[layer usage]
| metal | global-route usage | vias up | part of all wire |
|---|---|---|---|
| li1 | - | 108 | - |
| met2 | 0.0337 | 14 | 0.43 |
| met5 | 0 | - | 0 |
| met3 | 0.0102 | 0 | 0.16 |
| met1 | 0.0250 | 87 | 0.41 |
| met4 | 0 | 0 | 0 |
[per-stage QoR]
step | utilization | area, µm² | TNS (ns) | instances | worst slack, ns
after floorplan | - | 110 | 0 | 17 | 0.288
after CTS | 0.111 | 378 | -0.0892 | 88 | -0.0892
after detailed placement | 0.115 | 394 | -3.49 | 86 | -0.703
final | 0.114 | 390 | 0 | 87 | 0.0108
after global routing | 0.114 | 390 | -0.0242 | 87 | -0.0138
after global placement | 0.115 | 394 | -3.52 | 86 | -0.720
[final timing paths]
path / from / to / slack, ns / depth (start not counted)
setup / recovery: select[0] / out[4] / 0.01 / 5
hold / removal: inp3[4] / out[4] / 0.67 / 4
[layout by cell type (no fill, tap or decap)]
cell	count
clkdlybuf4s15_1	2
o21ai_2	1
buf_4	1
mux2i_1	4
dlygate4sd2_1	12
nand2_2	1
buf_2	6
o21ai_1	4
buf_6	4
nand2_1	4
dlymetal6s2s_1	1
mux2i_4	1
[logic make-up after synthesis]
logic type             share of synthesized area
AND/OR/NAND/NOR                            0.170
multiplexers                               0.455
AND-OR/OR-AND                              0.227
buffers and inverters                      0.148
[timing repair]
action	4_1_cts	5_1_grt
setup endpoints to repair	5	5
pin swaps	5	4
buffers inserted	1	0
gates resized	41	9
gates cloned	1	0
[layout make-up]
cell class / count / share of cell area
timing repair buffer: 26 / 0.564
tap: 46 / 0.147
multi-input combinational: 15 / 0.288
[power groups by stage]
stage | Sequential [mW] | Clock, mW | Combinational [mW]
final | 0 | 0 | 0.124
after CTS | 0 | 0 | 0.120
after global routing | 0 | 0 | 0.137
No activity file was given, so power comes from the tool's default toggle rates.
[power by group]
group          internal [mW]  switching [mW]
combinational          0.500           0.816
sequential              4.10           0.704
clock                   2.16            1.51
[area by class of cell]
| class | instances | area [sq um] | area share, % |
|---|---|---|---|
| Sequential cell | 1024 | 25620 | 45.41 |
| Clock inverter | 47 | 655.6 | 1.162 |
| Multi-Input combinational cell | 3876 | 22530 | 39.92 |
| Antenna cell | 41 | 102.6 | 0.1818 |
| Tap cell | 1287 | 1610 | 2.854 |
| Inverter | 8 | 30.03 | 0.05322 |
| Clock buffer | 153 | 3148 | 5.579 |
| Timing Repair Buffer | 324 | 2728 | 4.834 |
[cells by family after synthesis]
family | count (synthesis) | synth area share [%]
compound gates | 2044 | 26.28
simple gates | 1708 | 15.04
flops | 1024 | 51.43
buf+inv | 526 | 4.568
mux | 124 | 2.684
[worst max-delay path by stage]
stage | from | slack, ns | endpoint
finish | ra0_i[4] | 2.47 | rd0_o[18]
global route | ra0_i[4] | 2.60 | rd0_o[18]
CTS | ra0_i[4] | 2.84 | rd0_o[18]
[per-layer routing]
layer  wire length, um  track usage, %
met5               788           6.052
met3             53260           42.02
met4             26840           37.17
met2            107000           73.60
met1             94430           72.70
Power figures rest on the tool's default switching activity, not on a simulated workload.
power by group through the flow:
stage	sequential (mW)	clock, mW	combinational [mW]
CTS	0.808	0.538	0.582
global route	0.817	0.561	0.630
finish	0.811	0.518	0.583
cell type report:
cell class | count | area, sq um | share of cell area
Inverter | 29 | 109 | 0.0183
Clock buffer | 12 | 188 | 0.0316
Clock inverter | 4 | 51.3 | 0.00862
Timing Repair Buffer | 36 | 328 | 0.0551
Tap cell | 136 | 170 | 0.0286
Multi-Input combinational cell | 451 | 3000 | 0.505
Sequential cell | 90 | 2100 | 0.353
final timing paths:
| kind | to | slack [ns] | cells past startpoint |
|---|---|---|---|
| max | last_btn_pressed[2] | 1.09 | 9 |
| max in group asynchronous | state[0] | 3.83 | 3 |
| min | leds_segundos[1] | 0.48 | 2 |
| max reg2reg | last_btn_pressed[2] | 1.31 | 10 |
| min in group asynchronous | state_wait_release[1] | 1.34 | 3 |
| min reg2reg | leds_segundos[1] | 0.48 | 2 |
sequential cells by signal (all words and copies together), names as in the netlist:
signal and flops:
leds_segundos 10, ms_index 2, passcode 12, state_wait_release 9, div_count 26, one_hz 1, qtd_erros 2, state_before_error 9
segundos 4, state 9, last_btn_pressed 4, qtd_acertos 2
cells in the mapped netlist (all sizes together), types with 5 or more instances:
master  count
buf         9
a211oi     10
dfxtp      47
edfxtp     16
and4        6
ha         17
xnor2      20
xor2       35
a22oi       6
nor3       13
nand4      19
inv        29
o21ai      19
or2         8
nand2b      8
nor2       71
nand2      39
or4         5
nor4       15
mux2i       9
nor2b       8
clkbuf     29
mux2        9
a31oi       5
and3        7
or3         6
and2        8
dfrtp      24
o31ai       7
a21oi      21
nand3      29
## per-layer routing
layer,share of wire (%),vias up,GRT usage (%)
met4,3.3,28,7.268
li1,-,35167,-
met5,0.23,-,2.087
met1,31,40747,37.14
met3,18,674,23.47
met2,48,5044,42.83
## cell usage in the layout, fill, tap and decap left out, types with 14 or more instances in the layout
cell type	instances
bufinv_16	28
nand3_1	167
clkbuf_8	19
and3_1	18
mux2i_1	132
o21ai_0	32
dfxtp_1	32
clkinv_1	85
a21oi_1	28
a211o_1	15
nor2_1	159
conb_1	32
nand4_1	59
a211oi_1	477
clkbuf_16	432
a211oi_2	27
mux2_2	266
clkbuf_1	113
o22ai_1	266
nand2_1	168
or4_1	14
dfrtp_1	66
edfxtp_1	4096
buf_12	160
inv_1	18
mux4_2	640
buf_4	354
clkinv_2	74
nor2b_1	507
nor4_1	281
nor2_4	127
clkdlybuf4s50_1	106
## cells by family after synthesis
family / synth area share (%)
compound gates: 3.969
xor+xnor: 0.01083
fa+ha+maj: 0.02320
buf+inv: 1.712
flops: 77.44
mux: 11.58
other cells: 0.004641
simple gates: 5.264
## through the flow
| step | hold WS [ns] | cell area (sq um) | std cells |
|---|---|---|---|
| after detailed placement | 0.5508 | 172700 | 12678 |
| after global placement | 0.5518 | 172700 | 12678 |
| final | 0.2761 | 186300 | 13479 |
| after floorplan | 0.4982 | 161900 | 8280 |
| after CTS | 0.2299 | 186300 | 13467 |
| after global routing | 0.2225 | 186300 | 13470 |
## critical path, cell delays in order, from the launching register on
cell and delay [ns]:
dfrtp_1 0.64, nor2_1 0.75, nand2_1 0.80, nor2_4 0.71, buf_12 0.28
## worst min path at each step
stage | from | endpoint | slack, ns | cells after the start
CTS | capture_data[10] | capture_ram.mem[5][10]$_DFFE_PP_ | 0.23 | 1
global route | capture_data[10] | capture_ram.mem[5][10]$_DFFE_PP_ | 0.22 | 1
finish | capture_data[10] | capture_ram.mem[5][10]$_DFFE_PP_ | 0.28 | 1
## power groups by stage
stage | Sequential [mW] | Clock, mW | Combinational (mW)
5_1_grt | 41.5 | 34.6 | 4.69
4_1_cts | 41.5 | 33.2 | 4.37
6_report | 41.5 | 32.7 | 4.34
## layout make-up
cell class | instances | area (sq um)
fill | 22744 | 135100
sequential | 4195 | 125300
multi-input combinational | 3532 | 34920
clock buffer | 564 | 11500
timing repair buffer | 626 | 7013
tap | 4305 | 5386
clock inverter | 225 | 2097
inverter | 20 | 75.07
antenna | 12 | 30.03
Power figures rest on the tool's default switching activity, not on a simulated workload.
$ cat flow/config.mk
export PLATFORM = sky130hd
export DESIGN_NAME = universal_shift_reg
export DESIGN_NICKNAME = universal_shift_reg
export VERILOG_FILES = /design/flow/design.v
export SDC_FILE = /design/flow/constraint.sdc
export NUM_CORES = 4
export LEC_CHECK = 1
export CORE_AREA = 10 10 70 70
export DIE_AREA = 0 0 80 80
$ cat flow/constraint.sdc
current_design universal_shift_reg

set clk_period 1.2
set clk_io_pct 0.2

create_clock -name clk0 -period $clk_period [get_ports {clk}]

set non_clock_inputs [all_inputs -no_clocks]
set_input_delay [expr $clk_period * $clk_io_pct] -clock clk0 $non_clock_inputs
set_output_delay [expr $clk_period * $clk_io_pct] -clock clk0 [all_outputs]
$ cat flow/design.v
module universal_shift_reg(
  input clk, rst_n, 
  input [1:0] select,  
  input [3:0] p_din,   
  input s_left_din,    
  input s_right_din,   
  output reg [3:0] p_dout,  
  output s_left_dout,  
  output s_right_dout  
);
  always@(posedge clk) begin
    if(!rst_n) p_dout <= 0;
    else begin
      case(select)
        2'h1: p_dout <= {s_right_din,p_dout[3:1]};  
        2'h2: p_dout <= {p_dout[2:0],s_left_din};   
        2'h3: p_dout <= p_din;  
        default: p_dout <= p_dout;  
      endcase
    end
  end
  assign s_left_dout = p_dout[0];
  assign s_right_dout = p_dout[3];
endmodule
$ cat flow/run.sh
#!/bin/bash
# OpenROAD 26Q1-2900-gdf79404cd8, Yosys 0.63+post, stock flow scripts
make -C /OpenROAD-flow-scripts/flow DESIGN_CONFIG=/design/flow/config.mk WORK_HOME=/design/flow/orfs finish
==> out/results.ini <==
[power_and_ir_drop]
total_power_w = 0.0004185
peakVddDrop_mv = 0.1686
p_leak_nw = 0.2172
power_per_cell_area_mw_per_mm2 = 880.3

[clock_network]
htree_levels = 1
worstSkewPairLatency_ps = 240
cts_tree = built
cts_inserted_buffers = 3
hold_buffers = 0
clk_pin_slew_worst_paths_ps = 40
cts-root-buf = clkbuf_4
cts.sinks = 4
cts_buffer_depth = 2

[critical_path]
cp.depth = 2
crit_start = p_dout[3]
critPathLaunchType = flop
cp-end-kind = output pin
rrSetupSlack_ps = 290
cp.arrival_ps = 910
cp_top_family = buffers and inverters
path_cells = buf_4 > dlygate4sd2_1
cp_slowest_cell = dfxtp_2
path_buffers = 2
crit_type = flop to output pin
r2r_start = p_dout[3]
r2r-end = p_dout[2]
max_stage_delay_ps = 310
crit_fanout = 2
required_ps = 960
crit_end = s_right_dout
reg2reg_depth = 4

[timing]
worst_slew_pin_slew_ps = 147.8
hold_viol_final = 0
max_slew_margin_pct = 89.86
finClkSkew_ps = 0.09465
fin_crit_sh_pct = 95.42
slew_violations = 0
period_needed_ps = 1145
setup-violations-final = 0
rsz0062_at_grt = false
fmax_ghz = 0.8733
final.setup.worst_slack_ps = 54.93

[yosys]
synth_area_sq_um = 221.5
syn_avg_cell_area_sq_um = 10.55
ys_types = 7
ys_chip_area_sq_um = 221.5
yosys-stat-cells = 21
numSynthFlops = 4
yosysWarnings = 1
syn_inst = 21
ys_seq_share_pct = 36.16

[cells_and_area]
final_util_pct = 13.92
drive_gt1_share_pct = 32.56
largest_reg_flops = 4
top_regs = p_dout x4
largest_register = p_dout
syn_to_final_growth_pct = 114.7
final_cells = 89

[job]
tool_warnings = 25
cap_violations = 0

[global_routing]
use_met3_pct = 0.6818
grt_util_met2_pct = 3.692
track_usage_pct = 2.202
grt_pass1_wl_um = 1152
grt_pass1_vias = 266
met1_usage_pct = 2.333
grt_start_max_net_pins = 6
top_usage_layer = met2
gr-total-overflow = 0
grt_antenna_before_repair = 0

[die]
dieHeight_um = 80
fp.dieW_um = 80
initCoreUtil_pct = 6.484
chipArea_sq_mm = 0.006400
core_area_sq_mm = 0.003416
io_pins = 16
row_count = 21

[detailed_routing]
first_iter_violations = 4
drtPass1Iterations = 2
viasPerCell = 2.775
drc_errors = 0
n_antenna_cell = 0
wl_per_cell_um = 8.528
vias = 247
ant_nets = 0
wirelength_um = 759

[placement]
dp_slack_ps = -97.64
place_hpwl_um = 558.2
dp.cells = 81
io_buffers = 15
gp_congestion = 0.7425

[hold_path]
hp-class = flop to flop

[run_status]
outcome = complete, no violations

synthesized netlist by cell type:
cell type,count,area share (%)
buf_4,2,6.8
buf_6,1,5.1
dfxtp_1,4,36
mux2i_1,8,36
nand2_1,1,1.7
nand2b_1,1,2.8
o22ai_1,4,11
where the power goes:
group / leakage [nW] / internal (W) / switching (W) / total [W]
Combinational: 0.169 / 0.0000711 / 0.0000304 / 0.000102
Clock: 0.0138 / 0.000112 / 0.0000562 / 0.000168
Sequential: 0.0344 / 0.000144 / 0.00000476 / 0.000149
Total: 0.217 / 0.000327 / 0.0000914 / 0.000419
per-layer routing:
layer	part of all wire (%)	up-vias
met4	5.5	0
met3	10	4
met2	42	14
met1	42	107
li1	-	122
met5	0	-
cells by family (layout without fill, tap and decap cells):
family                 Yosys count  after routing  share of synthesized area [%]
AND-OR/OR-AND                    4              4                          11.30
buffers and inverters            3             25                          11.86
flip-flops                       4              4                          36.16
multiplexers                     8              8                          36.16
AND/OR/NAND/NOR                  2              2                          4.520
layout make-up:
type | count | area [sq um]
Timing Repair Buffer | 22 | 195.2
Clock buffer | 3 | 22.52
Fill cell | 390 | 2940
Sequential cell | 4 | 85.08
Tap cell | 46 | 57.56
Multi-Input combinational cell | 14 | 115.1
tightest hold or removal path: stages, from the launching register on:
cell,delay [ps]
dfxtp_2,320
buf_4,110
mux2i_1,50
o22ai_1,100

**********

* **Task details**: Go through the records above and return each line in which the word "floorplan" occurs.

* **Exercise result**:
after floorplan | - | 110 | 0 | 17 | 0.288
| after floorplan | 0.4982 | 161900 | 8280 |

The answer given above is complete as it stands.